New Mexico and Arizona bore the brunt of the loss of more than 1,500 streams excluded from the definition of WOTUS under the 2020 Rule, according to Mr. Regan, and no doubt in no small part to the deletion of ephemeral streams from the definition of WOTUS. As can be seen in the recent lawsuit by Native American tribes in New Mexico, ephemeral streams have just as much capacity as intermittent streams to carry pollutants discharged upstream – in this case mining operations – downstream and degrade water quality, which pretty much sums up significant nexus. Oh, which was also deleted under the 2020 Rule.
The EPA pointed out in the 2021 Rule that writing the new WOTUS regulations will focus on protecting water resources using the latest science and climate change data. The new rule will also emphasize a practical implementation approach as well as reflecting input from stakeholders to include landowners and the agricultural community. This sounds like no easy task on a good day, let alone the current polarization of Congress and the public.
But Mr. Regan comes to the table with a reputation as the former head of the North Carolina Department of Environmental Quality of working closely with farmers and ranchers, two key stakeholders for writing a new WOTUS regulation. Also noteworthy is his statement that “we don’t have any intention of going back to the original Obama Waters of the U.S. verbatim.”
Mr. Regan will certainly need all his consensus building skills for the task of writing a new WOTUS regulation. “It’s hallucinogenic to think any sort of agreement could be reached among the long-warring parties,” Vermont Law School Professor Patrick Parenteau told Politico magazine last month.

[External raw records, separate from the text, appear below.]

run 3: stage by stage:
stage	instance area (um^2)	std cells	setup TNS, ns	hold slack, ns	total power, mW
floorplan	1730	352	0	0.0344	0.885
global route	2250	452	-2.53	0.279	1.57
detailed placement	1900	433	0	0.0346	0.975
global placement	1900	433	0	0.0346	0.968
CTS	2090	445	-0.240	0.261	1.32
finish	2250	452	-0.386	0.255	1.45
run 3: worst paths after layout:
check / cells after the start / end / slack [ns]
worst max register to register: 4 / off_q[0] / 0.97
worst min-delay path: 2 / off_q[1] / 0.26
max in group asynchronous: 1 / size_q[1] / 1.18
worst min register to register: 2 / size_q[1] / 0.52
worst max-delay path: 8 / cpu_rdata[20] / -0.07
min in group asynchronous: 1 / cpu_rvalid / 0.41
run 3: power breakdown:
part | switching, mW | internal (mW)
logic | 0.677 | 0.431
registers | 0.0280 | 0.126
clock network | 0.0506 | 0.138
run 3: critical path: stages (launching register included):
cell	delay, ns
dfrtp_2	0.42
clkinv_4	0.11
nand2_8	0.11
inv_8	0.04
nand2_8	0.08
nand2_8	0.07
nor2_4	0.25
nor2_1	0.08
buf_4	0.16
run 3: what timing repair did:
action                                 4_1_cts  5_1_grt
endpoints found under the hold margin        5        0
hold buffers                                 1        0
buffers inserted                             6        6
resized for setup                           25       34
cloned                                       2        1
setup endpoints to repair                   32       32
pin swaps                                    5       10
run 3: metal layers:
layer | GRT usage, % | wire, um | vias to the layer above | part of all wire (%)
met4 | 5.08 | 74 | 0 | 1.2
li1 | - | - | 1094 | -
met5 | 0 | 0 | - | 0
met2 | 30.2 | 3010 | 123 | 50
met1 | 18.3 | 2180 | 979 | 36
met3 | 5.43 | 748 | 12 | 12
File: src/rtl/sar_bit_search.sv
// Successive-approximation code register: one decision per step, MSB first.
module sar_bit_search #(
    parameter int W = 6
) (
    input  logic         clk,
    input  logic         rst_n,
    input  logic         start,
    input  logic         step,
    input  logic         cmp_ge,
    output logic [W-1:0] code,
    output logic [W-1:0] resolved,
    output logic         last
);
    localparam int IW = (W > 1) ? $clog2(W) : 1;

    logic [IW-1:0] idx;
    logic [W-1:0]  trial_next;

    // Current code with the bit under test settled by the comparator.
    always_comb begin
        resolved = code;
        if (!cmp_ge) resolved[idx] = 1'b0;
    end

    // Settled code plus the next lower trial bit.
    always_comb begin
        trial_next = resolved;
        if (idx != '0) trial_next[idx - 1'b1] = 1'b1;
    end

    always_ff @(posedge clk or negedge rst_n) begin
        if (!rst_n) begin
            code <= '0;
            idx  <= '0;
        end else if (start) begin
            code <= {1'b1, {(W-1){1'b0}}};
            idx  <= IW'(W-1);
        end else if (step) begin
            code <= trial_next;
            if (idx != '0) idx <= idx - 1'b1;
        end
    end

    assign last = (idx == '0);

endmodule

File: src/rtl/peak_catcher.sv
// Sticky per-line peak capture; snapshot taken at each line start.
module peak_catcher (
    input  logic clk,
    input  logic rst_n,
    input  logic line_start,
    input  logic peak_in,
    output logic peak_snap
);
    logic sticky;

    always_ff @(posedge clk or negedge rst_n) begin
        if (!rst_n) begin
            sticky    <= 1'b0;
            peak_snap <= 1'b0;
        end else if (line_start) begin
            peak_snap <= sticky;
            sticky    <= 1'b0;
        end else begin
            sticky <= sticky | peak_in;
        end
    end

endmodule

File: src/rtl/word_shifter.sv
// Parallel-load shift register, MSB out first, with end-of-word flag.
module word_shifter #(
    parameter int W = 7
) (
    input  logic         clk,
    input  logic         rst_n,
    input  logic         load,
    input  logic         step,
    input  logic [W-1:0] word_in,
    output logic         bit_out,
    output logic         last
);
    localparam int CW = $clog2(W);

    logic [W-1:0]  sr;
    logic [CW-1:0] cnt;

    always_ff @(posedge clk or negedge rst_n) begin
        if (!rst_n) begin
            sr  <= '0;
            cnt <= '0;
        end else if (load) begin
            sr  <= word_in;
            cnt <= '0;
        end else if (step) begin
            sr  <= {sr[W-2:0], 1'b0};
            cnt <= cnt + 1'b1;
        end
    end

    assign bit_out = sr[W-1];
    assign last    = (cnt == CW'(W-1));

endmodule

File: src/rtl/line_sar_serializer.sv
module line_sar_serializer
    import sar_ser_pkg::*;
#(
    parameter int ADC_W = 6
) (
    input  logic             clk,
    input  logic             rst_n,
    input  logic             hd_pulse,
    input  logic             cmp_ge,
    input  logic             peak_in,
    output logic [ADC_W-1:0] dac_code,
    output logic             sh_strobe,
    output logic             ser_data,
    output logic             ser_valid
);
    localparam int WORD_W = ADC_W + 1;

    sar_state_e state, state_nxt;

    logic             srch_start, srch_step, srch_last;
    logic             shf_load, shf_step, shf_last, shf_bit;
    logic             peak_snap;
    logic [ADC_W-1:0] srch_resolved;
    logic             valid_int, strobe_int;

    // State register
    always_ff @(posedge clk or negedge rst_n) begin
        if (!rst_n) state <= ST_IDLE;
        else        state <= state_nxt;
    end

    // Next-state logic: a line pulse always restarts the sequence
    always_comb begin
        state_nxt = state;
        if (hd_pulse) begin
            state_nxt = ST_SAMPLE;
        end else begin
            unique case (state)
                ST_IDLE:   state_nxt = ST_IDLE;
                ST_SAMPLE: state_nxt = ST_TRIAL;
                ST_TRIAL:  state_nxt = srch_last ? ST_SHIFT : ST_TRIAL;
                ST_SHIFT:  state_nxt = shf_last ? ST_IDLE : ST_SHIFT;
                default:   state_nxt = ST_IDLE;
            endcase
        end
    end

    // Output and control decode
    always_comb begin
        strobe_int = 1'b0;
        srch_start = 1'b0;
        srch_step  = 1'b0;
        shf_load   = 1'b0;
        shf_step   = 1'b0;
        valid_int  = 1'b0;
        unique case (state)
            ST_IDLE: ;
            ST_SAMPLE: begin
                strobe_int = 1'b1;
                srch_start = 1'b1;
            end
            ST_TRIAL: begin
                if (!hd_pulse) begin
                    srch_step = 1'b1;
                    shf_load  = srch_last;
                end
            end
            ST_SHIFT: begin
                valid_int = 1'b1;
                shf_step  = !hd_pulse;
            end
            default: ;
        endcase
    end

    sar_bit_search #(.W(ADC_W)) u_search (
        .clk      (clk),
        .rst_n    (rst_n),
        .start    (srch_start),
        .step     (srch_step),
        .cmp_ge   (cmp_ge),
        .code     (dac_code),
        .resolved (srch_resolved),
        .last     (srch_last)
    );

    peak_catcher u_peak (
        .clk        (clk),
        .rst_n      (rst_n),
        .line_start (hd_pulse),
        .peak_in    (peak_in),
        .peak_snap  (peak_snap)
    );

    word_shifter #(.W(WORD_W)) u_shift (
        .clk     (clk),
        .rst_n   (rst_n),
        .load    (shf_load),
        .step    (shf_step),
        .word_in ({peak_snap, srch_resolved}),
        .bit_out (shf_bit),
        .last    (shf_last)
    );

    assign sh_strobe = strobe_int;
    assign ser_valid = valid_int;
    assign ser_data  = valid_int & shf_bit;

endmodule

File: config.mk
export PLATFORM = sky130hd
export DESIGN_NAME = line_sar_serializer
export DESIGN_NICKNAME = d
export VERILOG_FILES = /design/src/rtl/sar_ser_pkg.sv /design/src/rtl/sar_bit_search.sv /design/src/rtl/peak_catcher.sv /design/src/rtl/word_shifter.sv /design/src/rtl/line_sar_serializer.sv
export SDC_FILE = /design/constraint.sdc
export NUM_CORES = 1
export LEC_CHECK = 0
export ABC_AREA = 0
export BUFFER_PORTS_ARGS = -buffer_cell sky130_fd_sc_hd__buf_2
export CAP_MARGIN = 20
export CORE_UTILIZATION = 55
export CTS_CLUSTER_SIZE = 8
export DETAILED_ROUTE_END_ITERATION = 8
export PLACE_DENSITY = 0.87
export SKIP_CTS_REPAIR_TIMING = 1
export SKIP_LAST_GASP = 1
export SYNTH_ARGS = -nofsm -noshare
export SYNTH_HDL_FRONTEND = slang
export SYNTH_SLANG_ARGS = --single-unit
export TNS_END_PERCENT = 30
File: constraint.sdc
create_clock -name clk -period 2.3 [get_ports clk]
set_input_delay 0.46 -clock clk [delete_from_list [all_inputs] [get_ports clk]]
set_output_delay 0.46 -clock clk [all_outputs]
set_load 0.05 [all_outputs]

As mentioned earlier, the Justice Department asked the federal court to “remand” the 2020 Rule and not “vacate” the rule. This means, for the time being, business as usual under the 2020 Rule, until the EPA likely announces a return to the 2008 Rapanos Guidance, the return of significant nexus from the dead, and possibly a return to the definition of “adjacent” wetlands as “bordering, neighboring, or contiguous.”
It’s anybody’s guess what the new rule will focus on, but if one had to surmise, ephemeral streams would be at the top of the list, along with the 2020 Rule’s definition of “adjacent” wetland as “abutting.” These areas of concern were mentioned in declarations of both the Acting Assistant Secretary of the Army for Civil Works and the Principal Deputy Assistant Administrator for Water at the EPA in the Massachusetts U.S. District Court case hearing the 2021 motion for remand.
As the WOTUS definition continues to go “round in circles,” be sure to keep a watch on the EPA’s website section, “Intention to Revise the Definition of WOTUS.” Rest and relaxation (“R & R”) used to mean a time to relax in the military, but there will be little time to rest even if the new WOTUS rule “fl[ies] high like a bird up in the sky.”